━━━━━ Recorded data

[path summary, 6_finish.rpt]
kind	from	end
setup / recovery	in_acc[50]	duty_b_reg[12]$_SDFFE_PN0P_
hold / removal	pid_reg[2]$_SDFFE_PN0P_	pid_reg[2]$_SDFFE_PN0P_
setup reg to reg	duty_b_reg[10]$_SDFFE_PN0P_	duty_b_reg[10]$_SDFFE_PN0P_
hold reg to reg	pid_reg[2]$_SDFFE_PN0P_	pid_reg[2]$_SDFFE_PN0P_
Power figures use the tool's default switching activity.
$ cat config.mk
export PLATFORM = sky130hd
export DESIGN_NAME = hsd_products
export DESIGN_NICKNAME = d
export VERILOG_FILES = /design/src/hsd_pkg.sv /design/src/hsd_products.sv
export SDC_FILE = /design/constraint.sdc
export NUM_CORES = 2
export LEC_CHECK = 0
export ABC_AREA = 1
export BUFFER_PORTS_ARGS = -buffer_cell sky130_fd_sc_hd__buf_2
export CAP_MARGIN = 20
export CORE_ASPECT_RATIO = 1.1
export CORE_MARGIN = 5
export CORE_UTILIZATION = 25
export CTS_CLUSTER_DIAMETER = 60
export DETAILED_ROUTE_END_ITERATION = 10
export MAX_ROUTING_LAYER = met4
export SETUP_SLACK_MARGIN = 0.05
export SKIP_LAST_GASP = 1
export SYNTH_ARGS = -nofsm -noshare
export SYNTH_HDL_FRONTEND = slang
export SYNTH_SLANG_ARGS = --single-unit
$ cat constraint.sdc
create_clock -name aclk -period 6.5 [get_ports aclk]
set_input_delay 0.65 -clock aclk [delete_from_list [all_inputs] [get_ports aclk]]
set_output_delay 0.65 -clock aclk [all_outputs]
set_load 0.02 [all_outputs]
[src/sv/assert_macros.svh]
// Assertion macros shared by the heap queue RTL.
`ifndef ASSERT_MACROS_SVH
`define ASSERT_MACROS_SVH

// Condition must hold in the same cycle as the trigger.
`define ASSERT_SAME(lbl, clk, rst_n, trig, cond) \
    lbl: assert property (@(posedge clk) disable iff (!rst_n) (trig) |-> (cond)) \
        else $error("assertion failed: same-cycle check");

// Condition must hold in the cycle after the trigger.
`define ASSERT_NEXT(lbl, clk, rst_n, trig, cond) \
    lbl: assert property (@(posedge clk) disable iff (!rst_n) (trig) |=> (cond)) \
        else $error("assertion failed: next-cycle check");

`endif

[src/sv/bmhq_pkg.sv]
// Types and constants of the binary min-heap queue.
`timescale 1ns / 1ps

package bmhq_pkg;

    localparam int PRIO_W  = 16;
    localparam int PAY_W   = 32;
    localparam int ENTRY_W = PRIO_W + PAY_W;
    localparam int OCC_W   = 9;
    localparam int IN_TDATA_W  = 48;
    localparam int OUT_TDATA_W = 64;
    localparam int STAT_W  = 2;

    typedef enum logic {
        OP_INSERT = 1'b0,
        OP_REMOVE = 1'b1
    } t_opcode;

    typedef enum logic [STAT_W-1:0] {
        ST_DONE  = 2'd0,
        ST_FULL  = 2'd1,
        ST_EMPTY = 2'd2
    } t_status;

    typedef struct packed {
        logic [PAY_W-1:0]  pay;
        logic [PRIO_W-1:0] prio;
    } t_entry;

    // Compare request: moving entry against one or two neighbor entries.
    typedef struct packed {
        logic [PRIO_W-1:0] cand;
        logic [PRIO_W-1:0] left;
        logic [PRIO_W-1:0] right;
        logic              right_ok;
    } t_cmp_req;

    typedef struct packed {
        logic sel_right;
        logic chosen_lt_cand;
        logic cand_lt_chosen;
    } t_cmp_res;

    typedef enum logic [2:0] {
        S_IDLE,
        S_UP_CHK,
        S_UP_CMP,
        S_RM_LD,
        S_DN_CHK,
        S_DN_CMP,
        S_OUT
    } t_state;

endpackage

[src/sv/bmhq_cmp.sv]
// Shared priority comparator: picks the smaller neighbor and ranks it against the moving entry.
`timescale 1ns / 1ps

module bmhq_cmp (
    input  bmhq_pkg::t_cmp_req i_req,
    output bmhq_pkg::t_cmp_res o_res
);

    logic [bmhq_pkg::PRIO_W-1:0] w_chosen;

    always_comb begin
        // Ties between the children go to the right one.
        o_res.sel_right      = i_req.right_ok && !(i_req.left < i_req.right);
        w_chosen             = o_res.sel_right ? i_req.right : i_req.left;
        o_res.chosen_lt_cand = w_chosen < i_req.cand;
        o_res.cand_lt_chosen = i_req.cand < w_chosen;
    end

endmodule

━━━━━━━━━━
━━━━━ Recorded data

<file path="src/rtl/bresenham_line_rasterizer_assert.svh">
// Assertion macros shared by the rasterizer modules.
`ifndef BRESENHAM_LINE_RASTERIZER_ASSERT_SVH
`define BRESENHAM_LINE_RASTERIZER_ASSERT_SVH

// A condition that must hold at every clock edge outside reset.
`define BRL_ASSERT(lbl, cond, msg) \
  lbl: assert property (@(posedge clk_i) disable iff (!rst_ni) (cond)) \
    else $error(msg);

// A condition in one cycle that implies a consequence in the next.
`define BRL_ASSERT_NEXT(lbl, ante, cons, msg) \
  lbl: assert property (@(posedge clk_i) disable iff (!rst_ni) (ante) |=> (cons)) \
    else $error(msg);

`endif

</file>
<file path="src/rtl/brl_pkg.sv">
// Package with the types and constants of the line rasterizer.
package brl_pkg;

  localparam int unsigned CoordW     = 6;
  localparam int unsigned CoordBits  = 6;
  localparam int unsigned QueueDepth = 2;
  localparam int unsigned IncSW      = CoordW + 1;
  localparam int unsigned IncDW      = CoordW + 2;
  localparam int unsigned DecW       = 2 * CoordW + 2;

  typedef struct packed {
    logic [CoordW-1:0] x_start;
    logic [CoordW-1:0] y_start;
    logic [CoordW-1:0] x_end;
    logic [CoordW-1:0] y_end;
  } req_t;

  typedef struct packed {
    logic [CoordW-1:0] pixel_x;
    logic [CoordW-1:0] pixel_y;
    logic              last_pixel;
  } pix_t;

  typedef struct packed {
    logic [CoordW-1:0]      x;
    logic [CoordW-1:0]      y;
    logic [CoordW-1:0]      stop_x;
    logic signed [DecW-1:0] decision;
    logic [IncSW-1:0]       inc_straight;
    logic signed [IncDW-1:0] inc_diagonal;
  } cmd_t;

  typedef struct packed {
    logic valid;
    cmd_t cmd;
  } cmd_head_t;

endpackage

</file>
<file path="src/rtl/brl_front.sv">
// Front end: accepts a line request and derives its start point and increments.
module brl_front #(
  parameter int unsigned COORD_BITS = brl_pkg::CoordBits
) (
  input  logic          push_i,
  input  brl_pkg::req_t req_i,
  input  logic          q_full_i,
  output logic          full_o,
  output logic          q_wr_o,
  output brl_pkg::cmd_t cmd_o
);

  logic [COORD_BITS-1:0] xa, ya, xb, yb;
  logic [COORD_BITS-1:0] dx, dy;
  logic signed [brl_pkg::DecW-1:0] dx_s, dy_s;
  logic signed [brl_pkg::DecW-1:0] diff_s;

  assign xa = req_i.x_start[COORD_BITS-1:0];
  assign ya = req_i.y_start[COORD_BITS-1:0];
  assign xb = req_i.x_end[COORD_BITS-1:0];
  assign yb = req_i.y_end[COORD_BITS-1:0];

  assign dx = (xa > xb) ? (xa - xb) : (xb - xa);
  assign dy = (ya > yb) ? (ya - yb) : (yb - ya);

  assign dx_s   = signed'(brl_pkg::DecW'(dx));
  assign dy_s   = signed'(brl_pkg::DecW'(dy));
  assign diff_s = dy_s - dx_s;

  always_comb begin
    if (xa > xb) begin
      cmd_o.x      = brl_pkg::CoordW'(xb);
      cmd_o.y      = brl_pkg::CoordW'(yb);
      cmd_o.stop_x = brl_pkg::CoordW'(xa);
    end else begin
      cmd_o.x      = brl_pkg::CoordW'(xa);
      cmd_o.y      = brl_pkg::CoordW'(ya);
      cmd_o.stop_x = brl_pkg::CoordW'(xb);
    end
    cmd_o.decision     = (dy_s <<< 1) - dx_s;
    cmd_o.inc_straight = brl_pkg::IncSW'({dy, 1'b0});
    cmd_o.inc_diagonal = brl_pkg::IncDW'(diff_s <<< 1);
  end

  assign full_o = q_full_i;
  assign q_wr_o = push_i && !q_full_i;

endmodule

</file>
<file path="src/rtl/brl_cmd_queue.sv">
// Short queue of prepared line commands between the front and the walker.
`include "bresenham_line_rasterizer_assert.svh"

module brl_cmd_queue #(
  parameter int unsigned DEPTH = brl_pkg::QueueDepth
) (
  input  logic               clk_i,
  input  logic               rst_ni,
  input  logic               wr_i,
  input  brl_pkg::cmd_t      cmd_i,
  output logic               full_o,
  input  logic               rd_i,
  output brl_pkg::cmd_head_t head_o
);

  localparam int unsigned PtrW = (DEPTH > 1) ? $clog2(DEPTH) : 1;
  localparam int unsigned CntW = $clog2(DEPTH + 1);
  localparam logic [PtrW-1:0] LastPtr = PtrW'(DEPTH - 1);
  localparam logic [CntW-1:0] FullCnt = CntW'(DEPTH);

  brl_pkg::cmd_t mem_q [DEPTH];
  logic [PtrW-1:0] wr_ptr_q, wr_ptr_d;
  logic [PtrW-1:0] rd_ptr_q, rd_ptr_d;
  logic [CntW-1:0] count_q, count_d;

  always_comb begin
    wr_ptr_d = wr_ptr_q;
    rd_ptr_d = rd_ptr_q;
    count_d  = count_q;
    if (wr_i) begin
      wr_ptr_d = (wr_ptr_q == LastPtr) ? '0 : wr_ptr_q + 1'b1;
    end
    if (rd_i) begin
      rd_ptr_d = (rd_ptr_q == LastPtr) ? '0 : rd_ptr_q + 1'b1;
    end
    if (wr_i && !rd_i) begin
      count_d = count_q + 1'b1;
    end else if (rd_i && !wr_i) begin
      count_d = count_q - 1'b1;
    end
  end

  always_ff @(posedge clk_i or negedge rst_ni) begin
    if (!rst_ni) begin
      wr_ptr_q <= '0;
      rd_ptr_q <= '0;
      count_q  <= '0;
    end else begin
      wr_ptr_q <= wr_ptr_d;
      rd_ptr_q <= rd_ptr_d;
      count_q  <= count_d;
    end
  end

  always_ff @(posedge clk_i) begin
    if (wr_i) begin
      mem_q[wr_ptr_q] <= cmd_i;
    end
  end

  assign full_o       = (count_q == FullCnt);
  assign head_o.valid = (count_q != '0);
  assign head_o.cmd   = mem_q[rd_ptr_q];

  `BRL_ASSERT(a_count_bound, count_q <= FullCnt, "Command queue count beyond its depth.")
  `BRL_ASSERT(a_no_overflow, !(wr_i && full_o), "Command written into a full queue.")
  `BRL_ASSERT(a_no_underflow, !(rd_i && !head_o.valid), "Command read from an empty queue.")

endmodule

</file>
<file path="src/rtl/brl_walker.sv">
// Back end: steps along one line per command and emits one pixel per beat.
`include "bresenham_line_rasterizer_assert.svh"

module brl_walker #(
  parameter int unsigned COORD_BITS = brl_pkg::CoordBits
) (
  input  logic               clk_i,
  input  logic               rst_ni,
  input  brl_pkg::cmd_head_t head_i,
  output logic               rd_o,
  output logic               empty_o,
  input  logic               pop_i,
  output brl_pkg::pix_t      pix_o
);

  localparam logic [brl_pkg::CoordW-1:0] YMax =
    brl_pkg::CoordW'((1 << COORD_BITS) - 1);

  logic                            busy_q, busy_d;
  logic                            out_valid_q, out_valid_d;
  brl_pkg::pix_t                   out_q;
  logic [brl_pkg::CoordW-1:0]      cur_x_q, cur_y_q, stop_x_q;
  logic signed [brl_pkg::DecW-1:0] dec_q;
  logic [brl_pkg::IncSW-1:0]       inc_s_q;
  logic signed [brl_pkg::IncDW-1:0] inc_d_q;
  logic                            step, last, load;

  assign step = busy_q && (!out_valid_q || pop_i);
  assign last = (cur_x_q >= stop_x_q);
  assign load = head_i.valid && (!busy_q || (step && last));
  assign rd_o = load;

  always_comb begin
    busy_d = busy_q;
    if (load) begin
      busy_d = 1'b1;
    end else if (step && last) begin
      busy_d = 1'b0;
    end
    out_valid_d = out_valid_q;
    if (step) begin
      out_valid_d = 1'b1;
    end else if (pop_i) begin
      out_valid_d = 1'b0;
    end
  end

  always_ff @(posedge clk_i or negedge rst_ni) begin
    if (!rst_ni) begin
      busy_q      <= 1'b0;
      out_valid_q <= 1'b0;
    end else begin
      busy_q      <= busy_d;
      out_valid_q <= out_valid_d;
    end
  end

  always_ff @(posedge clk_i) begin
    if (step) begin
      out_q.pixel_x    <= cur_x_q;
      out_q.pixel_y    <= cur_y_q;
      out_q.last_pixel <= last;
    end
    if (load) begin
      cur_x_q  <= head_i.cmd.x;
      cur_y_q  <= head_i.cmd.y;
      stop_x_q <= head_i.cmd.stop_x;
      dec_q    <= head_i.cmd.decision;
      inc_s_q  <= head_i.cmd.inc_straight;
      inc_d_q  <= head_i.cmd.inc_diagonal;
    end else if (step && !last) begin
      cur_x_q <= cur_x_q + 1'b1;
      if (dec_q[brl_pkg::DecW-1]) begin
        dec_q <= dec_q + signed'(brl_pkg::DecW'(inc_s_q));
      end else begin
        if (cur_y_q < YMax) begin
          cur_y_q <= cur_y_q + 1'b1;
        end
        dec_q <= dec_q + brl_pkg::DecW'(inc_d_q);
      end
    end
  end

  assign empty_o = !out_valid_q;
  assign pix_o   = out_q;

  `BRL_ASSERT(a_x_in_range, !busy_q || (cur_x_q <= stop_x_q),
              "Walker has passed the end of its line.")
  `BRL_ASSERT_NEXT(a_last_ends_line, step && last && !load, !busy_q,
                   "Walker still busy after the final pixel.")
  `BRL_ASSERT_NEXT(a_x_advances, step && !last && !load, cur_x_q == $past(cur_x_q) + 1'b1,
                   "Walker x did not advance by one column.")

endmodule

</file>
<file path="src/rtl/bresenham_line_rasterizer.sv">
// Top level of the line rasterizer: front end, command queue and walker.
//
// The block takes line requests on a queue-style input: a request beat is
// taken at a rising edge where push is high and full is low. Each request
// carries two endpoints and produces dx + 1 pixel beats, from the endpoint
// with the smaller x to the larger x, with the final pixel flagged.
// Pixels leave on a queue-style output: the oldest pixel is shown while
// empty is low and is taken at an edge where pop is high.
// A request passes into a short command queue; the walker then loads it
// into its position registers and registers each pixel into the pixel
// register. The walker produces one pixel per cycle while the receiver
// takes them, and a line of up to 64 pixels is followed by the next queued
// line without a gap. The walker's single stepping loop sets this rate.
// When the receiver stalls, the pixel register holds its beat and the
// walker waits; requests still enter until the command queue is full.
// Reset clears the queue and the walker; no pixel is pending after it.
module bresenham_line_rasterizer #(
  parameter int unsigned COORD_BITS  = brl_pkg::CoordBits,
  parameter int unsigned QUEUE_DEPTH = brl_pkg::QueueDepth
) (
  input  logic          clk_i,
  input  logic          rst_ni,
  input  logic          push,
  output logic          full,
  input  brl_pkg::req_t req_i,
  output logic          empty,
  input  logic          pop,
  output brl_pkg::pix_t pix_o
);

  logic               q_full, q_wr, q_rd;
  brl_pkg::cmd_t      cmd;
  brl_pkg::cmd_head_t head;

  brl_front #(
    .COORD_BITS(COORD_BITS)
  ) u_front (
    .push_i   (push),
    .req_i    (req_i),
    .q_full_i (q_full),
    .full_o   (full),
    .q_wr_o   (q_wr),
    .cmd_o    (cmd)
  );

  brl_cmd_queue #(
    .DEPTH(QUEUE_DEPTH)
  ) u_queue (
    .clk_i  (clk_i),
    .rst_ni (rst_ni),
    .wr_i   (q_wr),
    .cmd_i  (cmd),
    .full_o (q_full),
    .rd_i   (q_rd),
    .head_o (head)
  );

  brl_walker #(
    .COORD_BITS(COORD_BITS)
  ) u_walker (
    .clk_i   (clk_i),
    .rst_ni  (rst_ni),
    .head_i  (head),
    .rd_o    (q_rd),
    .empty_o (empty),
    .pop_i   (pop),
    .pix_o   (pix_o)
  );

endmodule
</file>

━━━━━━━━━━

**Problem requirements:**
In the entries above, restate word for word the lines between the one holding "setup reg to" and the one holding "hold reg to", inclusive, and nothing besides.

**Final answer:**
setup reg to reg	duty_b_reg[10]$_SDFFE_PN0P_	duty_b_reg[10]$_SDFFE_PN0P_
hold reg to reg	pid_reg[2]$_SDFFE_PN0P_	pid_reg[2]$_SDFFE_PN0P_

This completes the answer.